Sure, I updated the original comment before that addToExcludedNodes call.
numOfDatanodes v.s. availableNodes in NetworkTopology.java's chooseRandom
This is the fun part. They're different things. The implementation of InnerNode#getNumOfLeaves is to return the total leaves, and the 'randomly choose 1' is done by innerNode.getLeaf(leaveIndex, node), providing an (randomly generated) index, and the (most ancestor) node from excludedScope. I checked all the way in for feasibility of adding excludedNodes to getLeaf when coming up with patch 3, but decided to have current implementation for 2 reasons:
- Less change. We don't have to change all the way into InnerNode for this bug fix, hence less effort.
- It is more consistent with current behavior. Currently we loop in BPPD, if we get a node that's already excluded, we call chooseDataNode again. This patch simply moves this loop inside.

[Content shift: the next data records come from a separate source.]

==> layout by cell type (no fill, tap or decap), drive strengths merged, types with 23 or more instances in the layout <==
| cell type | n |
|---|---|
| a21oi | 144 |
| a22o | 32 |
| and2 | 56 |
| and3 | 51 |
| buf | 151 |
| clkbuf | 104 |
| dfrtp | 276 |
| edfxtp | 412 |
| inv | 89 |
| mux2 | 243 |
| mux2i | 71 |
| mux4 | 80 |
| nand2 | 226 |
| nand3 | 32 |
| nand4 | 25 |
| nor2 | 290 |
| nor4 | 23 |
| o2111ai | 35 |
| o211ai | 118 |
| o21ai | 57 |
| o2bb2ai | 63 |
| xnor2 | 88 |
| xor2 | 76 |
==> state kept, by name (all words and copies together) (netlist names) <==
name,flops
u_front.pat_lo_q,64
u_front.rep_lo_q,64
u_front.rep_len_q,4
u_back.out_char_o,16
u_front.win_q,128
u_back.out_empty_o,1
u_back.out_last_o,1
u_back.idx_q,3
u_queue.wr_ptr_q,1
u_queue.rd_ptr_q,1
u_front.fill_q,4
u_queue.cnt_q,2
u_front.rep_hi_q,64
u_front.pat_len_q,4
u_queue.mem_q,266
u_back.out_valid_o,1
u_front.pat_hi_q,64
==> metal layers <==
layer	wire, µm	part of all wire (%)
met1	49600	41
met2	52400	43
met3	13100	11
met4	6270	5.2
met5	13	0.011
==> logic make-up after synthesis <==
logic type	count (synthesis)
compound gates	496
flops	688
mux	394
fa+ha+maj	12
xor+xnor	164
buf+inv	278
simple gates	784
$ cat src/sv/utf8d_pkg.sv
package utf8d_pkg;

    localparam int unsigned BYTE_W   = 8;
    localparam int unsigned STATUS_W = 3;
    localparam int unsigned CP_W     = 21;

    // Decode status codes, as they appear on the result port
    localparam logic [STATUS_W-1:0] ST_START  = 3'd0;
    localparam logic [STATUS_W-1:0] ST_ACCEPT = 3'd1;
    localparam logic [STATUS_W-1:0] ST_REJECT = 3'd2;
    localparam logic [STATUS_W-1:0] ST_EXP1   = 3'd3;
    localparam logic [STATUS_W-1:0] ST_EXP2   = 3'd4;
    localparam logic [STATUS_W-1:0] ST_EXP3   = 3'd5;

    typedef struct packed {
        logic [STATUS_W-1:0] status;
        logic [CP_W-1:0]     acc;
    } dec_state_t;

endpackage
### src/sv/phd_pkg.sv
// Package for the pinned-head deque: field widths, operation and status codes,
// and the command/status structs between the controller and the datapath.
// No dependencies.
package phd_pkg;

    localparam int FUNC_W   = 2;
    localparam int VALUE_W  = 32;
    localparam int COUNT_W  = 9;
    localparam int STATUS_W = 2;

    typedef enum logic [FUNC_W-1:0] {
        FUNC_INS_FRONT = 2'd0,
        FUNC_INS_BACK  = 2'd1,
        FUNC_REM_FRONT = 2'd2,
        FUNC_REM_BACK  = 2'd3
    } t_func;

    typedef enum logic [STATUS_W-1:0] {
        STATUS_DONE      = 2'd0,
        STATUS_EMPTY     = 2'd1,
        STATUS_HEAD_ONLY = 2'd2,
        STATUS_FULL      = 2'd3
    } t_status;

    // Controller -> datapath
    typedef struct packed {
        logic grow;     // one more element beside the head
        logic shrink;   // one element fewer beside the head
        logic head_on;  // head present once this cycle's item is done
    } t_dp_cmd;

    // Datapath -> controller
    typedef struct packed {
        logic tail_zero;  // no element beside the head
        logic tail_full;  // head plus ring fill the capacity
    } t_dp_stat;

endpackage

### src/sv/pinned_head_deque.sv
// Top level of the pinned-head deque: controller plus occupancy datapath.
// Depends on phd_pkg, phd_ctrl and phd_datapath.
//
//  channel | signals                        | direction | payload
//  --------+--------------------------------+-----------+-------------------------
//  input   | i_valid / o_ready              | in        | i_func[1:0], i_value[31:0]
//  result  | o_valid / i_ready              | out       | o_count[8:0], o_status[1:0]
//
// One item per cycle while o_ready is high: every operation touches only the
// list state and the occupancy counter, and the result shows in the output
// register on the next cycle. A waiting result does not block the next item once
// i_ready is high; o_ready drops only while a result is held and i_ready is low.
// Reset is synchronous and active low; it empties the list and drops any
// held result.
//
// Stored values are never read back by any operation (removals discard them
// and results carry only count and status), so the block keeps the list's
// occupancy only; i_value has no effect on any result.
module pinned_head_deque #(
    parameter int CAPACITY = 256
) (
    input  logic                          i_clk,
    input  logic                          i_rst_n,
    input  logic                          i_valid,
    output logic                          o_ready,
    input  logic [phd_pkg::FUNC_W-1:0]    i_func,
    input  logic signed [phd_pkg::VALUE_W-1:0] i_value,
    output logic                          o_valid,
    input  logic                          i_ready,
    output logic [phd_pkg::COUNT_W-1:0]   o_count,
    output logic [phd_pkg::STATUS_W-1:0]  o_status
);
    import phd_pkg::*;

    t_dp_cmd             dp_cmd;
    t_dp_stat            dp_stat;
    logic [COUNT_W-1:0]  total_next;

    // Decode, hold list state and the result register
    phd_ctrl u_ctrl (
        .i_clk        (i_clk),
        .i_rst_n      (i_rst_n),
        .i_valid      (i_valid),
        .o_ready      (o_ready),
        .i_func       (i_func),
        .o_valid      (o_valid),
        .i_ready      (i_ready),
        .o_count      (o_count),
        .o_status     (o_status),
        .o_cmd        (dp_cmd),
        .i_stat       (dp_stat),
        .i_total_next (total_next)
    );

    // Advance or retreat the occupancy beside the head
    phd_datapath #(
        .CAPACITY (CAPACITY)
    ) u_datapath (
        .i_clk        (i_clk),
        .i_rst_n      (i_rst_n),
        .i_cmd        (dp_cmd),
        .o_stat       (dp_stat),
        .o_total_next (total_next)
    );

endmodule
### src/rtl/window_stats_range_tracker_macros.svh
// Assertion macros shared by the window stats RTL.
// No dependencies.
`ifndef WINDOW_STATS_RANGE_TRACKER_MACROS_SVH
`define WINDOW_STATS_RANGE_TRACKER_MACROS_SVH
// Implication check sampled on clk, quiet during reset.
`define WSRT_ASSERT_IMP(lbl, ante, cons) \
  lbl: assert property (@(posedge clk) disable iff (!rst_n) (ante) |-> (cons)) \
    else $error("assertion failed");
// Next-cycle implication check.
`define WSRT_ASSERT_NXT(lbl, ante, cons) \
  lbl: assert property (@(posedge clk) disable iff (!rst_n) (ante) |=> (cons)) \
    else $error("assertion failed");
`endif

### src/rtl/wsrt_pkg.sv
// Shared constants and types for window_stats_range_tracker.
// No dependencies.
package wsrt_pkg;
  localparam int WINDOW_DEF      = 50;
  localparam int SAMPLE_BITS_DEF = 24;
  localparam int MEAN_W = 24;
  localparam int STD_W  = 24;
  localparam int AXIS_W = 27;
  // accumulator widths sized for the largest allowed window and sample;
  // the sum of squares wraps at 64 bits
  localparam int SUM_W  = 41;
  localparam int SQ_W   = 64;
  localparam int ROOT_W = 32;
endpackage

### src/rtl/wsrt_front.sv
// Front end: takes samples and queues them for the compute engine.
// Depends on wsrt_pkg.
module wsrt_front #(
  parameter int SAMPLE_BITS = wsrt_pkg::SAMPLE_BITS_DEF
) (
  input  logic                          clk,
  input  logic                          rst_n,
  input  logic                          in_valid,
  output logic                          in_ready,
  input  logic signed [SAMPLE_BITS-1:0] in_sample,
  output logic                          q_valid,
  input  logic                          q_ready,
  output logic signed [SAMPLE_BITS-1:0] q_sample
);
  import wsrt_pkg::*;
  `include "window_stats_range_tracker_macros.svh"

  // two-entry queue
  logic signed [SAMPLE_BITS-1:0] buf_r [2];
  logic [1:0] cnt_r, cnt_nxt;
  logic       rd_r, wr_r;
  logic       push, pop;

  assign in_ready = (cnt_r != 2'd2);
  assign q_valid  = (cnt_r != 2'd0);
  assign q_sample = buf_r[rd_r];
  assign push = in_valid && in_ready;
  assign pop  = q_valid && q_ready;

  always_comb begin
    cnt_nxt = cnt_r + {1'b0, push} - {1'b0, pop};
  end

  always_ff @(posedge clk) begin
    if (!rst_n) begin
      cnt_r <= '0;
      rd_r  <= 1'b0;
      wr_r  <= 1'b0;
    end else begin
      cnt_r <= cnt_nxt;
      if (push) wr_r <= ~wr_r;
      if (pop)  rd_r <= ~rd_r;
    end
    if (push) buf_r[wr_r] <= in_sample;
  end

  `WSRT_ASSERT_IMP(a_cnt_range, 1'b1, cnt_r <= 2'd2)
  `WSRT_ASSERT_NXT(a_full_push, cnt_r == 2'd2 && !pop, cnt_r == 2'd2)
  `WSRT_ASSERT_IMP(a_ptr_cnt, cnt_r == 2'd0 || cnt_r == 2'd2, rd_r == wr_r)
endmodule

### config.mk
export PLATFORM = sky130hd
export DESIGN_NAME = wsrt_front
export DESIGN_NICKNAME = d
export VERILOG_FILES = /design/src/rtl/wsrt_pkg.sv /design/src/rtl/wsrt_front.sv
export VERILOG_INCLUDE_DIRS = /design/src /design/src/rtl
export SDC_FILE = /design/constraint.sdc
export NUM_CORES = 1
export LEC_CHECK = 0
export ABC_CLOCK_PERIOD_IN_PS = 3400
export BUFFER_PORTS_ARGS = -buffer_cell sky130_fd_sc_hd__buf_2
export CORE_MARGIN = 3
export CORE_UTILIZATION = 50
export CTS_CLUSTER_SIZE = 16
export DETAILED_ROUTE_END_ITERATION = 16
export GPL_ROUTABILITY_DRIVEN = 0
export PLACE_DENSITY_LB_ADDON = 0.25
export SYNTH_ARGS = -nofsm -noshare
export SYNTH_HDL_FRONTEND = slang
export SYNTH_SLANG_ARGS = --single-unit
### constraint.sdc
create_clock -name clk -period 3.4 [get_ports clk]
set_input_delay 0 -clock clk [delete_from_list [all_inputs] [get_ports clk]]
set_output_delay 0 -clock clk [all_outputs]
set_load 0.02 [all_outputs]
; After elaboration in Yosys (flattened, before gate mapping)
; Memories as Yosys holds them, arrays and structs flattened. A register that Yosys moved wholly into a read port is not among the register bits.
; Index checks and enable logic that the tools add are counted.
[classes]
addsub = 2
muxes = 4
bitwise = 2
reduce_logical = 3
n_eq_ne = 1
[ops]
columns = operator, count
row1 = 2-to-1 mux 1 bit, 4
row2 = adder 2 x 1 -> 2 bit, 1
row3 = logical AND 1 bit, 2
row4 = inequality test 2 bit (second input constant), 1
row5 = NOT 1 bit, 2
row6 = nonzero test 2 bit, 1
row7 = subtractor 2 x 1 -> 2 bit, 1
[word_totals]
in_bits = 28
word_cells = 16
output_inout_bits = 26
regBits = 4
ram_bits = 48
memories = 1
[mem_list]
columns = name, depth, width, rd, rd_ports_with_merged_regs, wr, line_no
row1 = buf_r, 2, 24, 1, 1, 1, wsrt_front.sv:19  ; logic signed [SAMPLE_BITS-1:0] buf_r [2];

; Depth between registers and ports, before layout
; Gate-level depths: netlist (run 1).
[depth]
word_depth = 4
depth_mapped = 8
mapped_depth_nobuf = 8

; Least setup slack after synthesis (run 1)
; Ideal clock, no wire load.
[synth_path]
path_kind = register to register
startpoint = reg cnt_r[0]
endpoint = mem buf_r[0][0] in the netlist's numbering, enable pin
slack_ns = 1.214
arrival_time_ns = 1.781
setup_ns = 0.405
stages_incl_launch_ff = 4
required_time_ns = 2.995
cell_sequence = dfxtp_1 -> nand2b_1 -> nand2_1 -> nor2_1
[synth_via]
elab_chain_len = 4
[synth_rtl]
columns = item, line_no
row1 = start: declaration, wsrt_front.sv:20  ; logic [1:0] cnt_r, cnt_nxt;
row2 = start signal: assignment, wsrt_front.sv:40  ; cnt_r <= cnt_nxt;
row3 = inequality test 2 bit, wsrt_front.sv:24  ; assign in_ready = (cnt_r != 2'd2);
row4 = via in_ready, wsrt_front.sv:9  ; output logic in_ready,
row5 = logical AND 1 bit, wsrt_front.sv:27  ; assign push = in_valid && in_ready;
row6 = 2-to-1 mux 1 bit, wsrt_front.sv:44  ; if (push) buf_r[wr_r] <= in_sample;
row7 = 2-to-1 mux 1 bit (implied by the code), wsrt_front.sv:44
row8 = end: declaration, wsrt_front.sv:19
; The timed path passes the listed nets, and every way through them passes these cells.

==> qor.csv, run 1 <==
metric,value,unit
grt ovf,0,
CTS buffer count,5,
Final Routed Wirelength,3362,µm
Buffers on Ports,53,
number of setup buffers added after CTS,0,
Main synth FF type,edfxtp_1,
Global Route Usage Sum,14.71,%
Fmax,502.6,MHz
die footprint,0.004955,mm²
clk_lat worst skew,0.29,ns
# setup viols final,0,
Yosys cell types,18,
total power,1781,µW
Mean Syn Cell Area,20.94,µm²
Least-Margin Pin Slew,1.118,ns
DRT Pass-1 Iters,4,
Area Growth Syn to Fin,30.18,%
Die Width,70.40,µm
root cell of the clock tree,clkbuf_8,
Final nets,213,
drc violations,0,
Leak,0.001076,µW
Critical Path AT,1.99,ns
share of the synthesized area in the top cell type,69.52,%
peak fanout along the critical path,15,
Core ar.,0.003826,mm²
Final Hold Viols,0,
PD cells,659.9,mW/mm²
vias in the first global route,1167,
sequential-to-total area share from yosys stat,74.35,%
synth top area cells,"edfxtp_1 70%, mux2_4 14%, dfxtp_1 4.8%",
Mapped Area,0.002073,mm²
cell taking the most area after synthesis,edfxtp_1,
"commonest cells after routing, fill and taps aside","53 x buf_2, 48 x edfxtp_1, 25 x dlygate4sd3_1",
Worst setup EP type,primary output,
"commonest non-fill, non-tap cell in the layout",buf_2,
class of the worst hold path,in -> reg,
max cap viols,0,
slew margin rel.,25.49,%
Longest Clk Path Bufs,2,
H-tree Lvls,2,
critical path class,reg -> out,
Tcrit/Tclk final,58.52,%
Num Clock Sinks,53,
minimum clock period,1.990,ns
Ports,54,
CTS tree,yes,
std cell rows,22,
Final Max Tran Viols,0,
chip height,70.40,µm
setup TNS,0,ns
Initial Utilization,54.19,%
startpoint type of the worst setup path,register,
initial antenna violation count,0,
global-route wire length before repair,5540,µm
"EDFF count, synth",48,
share of cells above drive strength 1,47.83,%
Routed Antenna Nets,0,
RSZ-0062 raised after global routing,false,
"Async S/R FF share, synth",0,%
vias per std cell,4.716,
Cells after Synth,99,
Critical Path RT,3.40,ns
DRT iter0 DRCs,41,
CTS Hold Buffers Added,25,
status,finished clean,
final core utilization,70.54,%
clock-pin slew on the worst setup and hold paths,0.08,ns
PostCTS Resize Cnt,0,
#FFs+latches synth,53,
Vias,1094,
drt wl/cell,14.49,µm
antenna fix cells,0,
syn nets,129,
Fin Clk Skew,0.004243,ns
warning count from the yosys run,0,
largest net degree at the start of global routing,25,
worst vdd ir,459.0,µV
[state kept, by name (all words and copies together) (netlist names), named ones only]
name,count
rd_r,1
buf_r,48
cnt_r,2
wr_r,1
[area by class of cell]
cell class              instances  area [µm²]
inverters                       1       3.754
clock buffers                   6       72.57
clock inverters                 2       11.26
multi-input cells              42       479.2
repair buffers                 80       530.5
well taps                      48       60.06
fillers                       265        1127
flip-flops and latches         53        1541
[report_power, final]
group / internal, µW / switching, µW / leakage, µW
combinational: 283 / 293 / 0.000547
clock: 143 / 184 / 0.0000388
sequential: 821 / 56.1 / 0.000490
total: 1250 / 534 / 0.00108
[cells in the mapped netlist (2+ instances only)]
cell type	instances
edfxtp_1	48
nand2_1	2
buf_12	2
ha_1	2
nor2b_1	2
xnor2_1	3
and2_1	2
mux2_2	4
mux2_4	20
nand2b_1	2
dfxtp_1	5
[cell families after synthesis]
group                      count (synthesis)  share of synthesized area, %
muxes                                     25                         17.14
buffers and inverters                      4                         2.655
xor gates and xnor gates                   3                         1.268
AOI/OAI and AO/OA                          1                        0.4225
adders and majority gates                  2                         1.207
DFF                                       53                         74.35
and+or+nand+nor                           11                         2.957
[metal layers]
metal  vias to the layer above  routed length, µm  track usage, %
li1                        539                  -               -
met1                       517               1366           17.31
met2                        36               1780           25.36
met3                         2                205           4.460
met4                         0                  9           5.106
met5                         -                  0               0
[worst max-delay path, cell delays in order (launching register included)]
cell and delay, ns:
dfxtp_1 0.86, buf_4 0.36, mux2_4 0.32, buf_2 0.16
[per-stage QoR]
| stage | hold slack [ns] | setup slack, ns | cell area (µm²) | cells |
|---|---|---|---|---|
| detailed placement | 0.1913 | 1.554 | 2365 | 199 |
| CTS | 0.06312 | 1.358 | 2699 | 232 |
| floorplan | 0.09887 | 1.214 | 2073 | 99 |
| global placement | 0.1905 | 1.630 | 2365 | 199 |
| global route | 0.08539 | 1.277 | 2699 | 232 |
| finish | 0.06950 | 1.410 | 2699 | 232 |
[path summary, 6_finish.rpt]
path / to / start / slack, ns / depth (start not counted)
worst max-delay path: q_sample[16] / register / 1.41 / 3
worst min-delay path: wr_r / in_valid / 0.07 / 3
worst max register to register: buf_r[1][14] / cnt_r[0] / 1.59 / 2
worst min register to register: wr_r / wr_r / 0.51 / 2
Power figures use the tool's default switching activity.
==> run 2, diff against run 1 <==
Settings changed: ABC_AREA set to 1, ABC_CLOCK_PERIOD_IN_PS 3400 to 1800, CORE_UTILIZATION 50 to 46.
Clock period 3.4 ns to 1.8 ns, I/O delays scaled along.
==> qor.csv, run 2 <==
metric,value,unit,change
status,finished clean,,
worst vdd ir,858.8,µV,+87%
setup TNS,0,ns,unchanged
DRT Pass-1 Iters,4,,unchanged
metal2 WL,1904,µm,+7.0%
share of the synthesized area in the top cell type,69.36,%,-0.17 points
delay of the slowest cell on the worst path,0.36,ns,-0.50 ns
Largest Register,buf_r,,
clock-pin slew on the worst setup and hold paths,0.08,ns,about the same
vias per std cell,4.832,,+2.5%
die footprint,0.005360,mm²,+8.2%
Final Max Tran Viols,0,,unchanged
Routed Antenna Nets,0,,unchanged
cells along the critical path,inv_1 -> nand2_1 -> nand2_1 -> ha_1 -> inv_1 -> ha_1 -> inv_1 -> nand2_1 -> a21oi_1 -> nor2_1,,
global-route wire length before repair,5740,µm,+3.6%
vias in the first global route,1288,,+10%
worst reg-to-reg setup slack,0.19,ns,-1.40 ns
"EDFF count, synth",48,,unchanged
Fin Clk Skew,0.006823,ns,+0.002579 ns
cell taking the most area after synthesis,edfxtp_1,,
Ports,54,,unchanged
Die Width,73.22,µm,+4.0%
startpoint type of the worst setup path,register,,
Longest Clk Path Bufs,2,,unchanged
"Async S/R FF share, synth",0,%,unchanged
syn nets,141,,+9.3%
share of cells above drive strength 1,45.00,%,-2.8 points
Area Growth Syn to Fin,31.55,%,
Hold Path Origin,in_valid,,
Final Routed Wirelength,3577,µm,+6.4%
max FFs per register,48,,unchanged
R2R depth,10,,+8
"commonest non-fill, non-tap cell in the layout",buf_2,,
Final Hold Viols,0,,unchanged
Global Route Usage Sum,14.34,%,-0.37 points
PD cells,1244,mW/mm²,+89%
Buffers on Ports,53,,unchanged
Fmax,621.1,MHz,
Worst setup EP type,register,,
critical path class,reg -> reg,,
Main synth FF type,edfxtp_1,,
Critical Path RT,1.98,ns,-1.42 ns
warning count from the yosys run,0,,unchanged
grt ovf,0,,unchanged
"count leader, synth",edfxtp_1,,
std cell rows,23,,+4.5%
Critical Path AT,1.80,ns,-0.19 ns
peak fanout along the critical path,4,,-11
sequential-to-total area share from yosys stat,74.17,%,-0.18 points
synth cell count leaders,"48 x edfxtp_1, 20 x mux2_4, 9 x nand2_1",,
Num Clock Sinks,53,,unchanged
H-tree Lvls,2,,unchanged
max cap viols,0,,unchanged
Final Instance Area,0.002734,mm²,+1.3%
largest net degree at the start of global routing,16,,-36%
Leak,0.001134,µW,+5.4%
Largest regs,"buf_r: 48 flops, cnt_r: 2 flops",,
root cell of the clock tree,clkbuf_8,,
reg2reg end,cnt_r[1],,
number of setup buffers added after CTS,0,,unchanged
reg2reg start,cnt_r[0],,
minimum clock period,1.610,ns,
Mapped Area,0.002078,mm²,+0.24%
wire length on met3,197,µm,-3.9%
Core ar.,0.004173,mm²,+9.1%
Least-Margin Pin Slew,0.2692,ns,-0.8484 ns
Tcrit/Tclk final,89.45,%,
crit-path leading delay family,adder cells,,
Hold Path End,wr_r,,
drc violations,0,,unchanged
Mean Syn Cell Area,18.72,µm²,-11%
Yosys cell types,12,,-6
Worst Hold Depth,3,,unchanged
post-place instance area,0.002402,mm²,+1.6%
Vias,1208,,+10%
Cells after Synth,111,,+12%
Final nets,229,,+7.5%
clk_lat worst skew,0.29,ns,about the same
#FFs+latches synth,53,,unchanged
M1 wire length,1382,µm,+1.2%
antenna fix cells,0,,unchanged
DRT iter0 DRCs,65,,+59%
class of the worst hold path,in -> reg,,
slew margin rel.,82.05,%,+57 points
"slowest stage cell, crit path",dfxtp_1,,
synth top area cells,"edfxtp_1 69%, mux2_4 14%, dfxtp_1 4.8%",,
WP buf/inv,3,,+1
initial antenna violation count,0,,unchanged
CTS tree,yes,,
Max Used Layer,met4,,
Initial Utilization,49.81,%,-4.4 points
"commonest cells after routing, fill and taps aside","53 x buf_2, 48 x edfxtp_1, 25 x dlygate4sd3_1",,
chip height,73.22,µm,+4.0%
# setup viols final,0,,unchanged
drt wl/cell,14.31,µm,-1.3%
CTS buffer count,5,,unchanged
placed wire-length estimate,2450,µm,
RSZ-0062 raised after global routing,false,,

1 implementation detail I also considered is, in NetworkTopology.java's chooseRandom, without changing InnerNode, we could maintain the index mapping of available nodes, and randomly choose the index from the mapping, then get the node using the index. If this node is in excludeNodes, we remove that index from the mapping. Although this would make the loop run less iterations (since each time a different node will be coming from the set), for HDFS with enormous number of DNs, the space consumption and the overhead of setting up the index mapping overrules the benefit. I assume this is why we have that simple loop in BPPD at first.
Please let me know what you think. Thanks!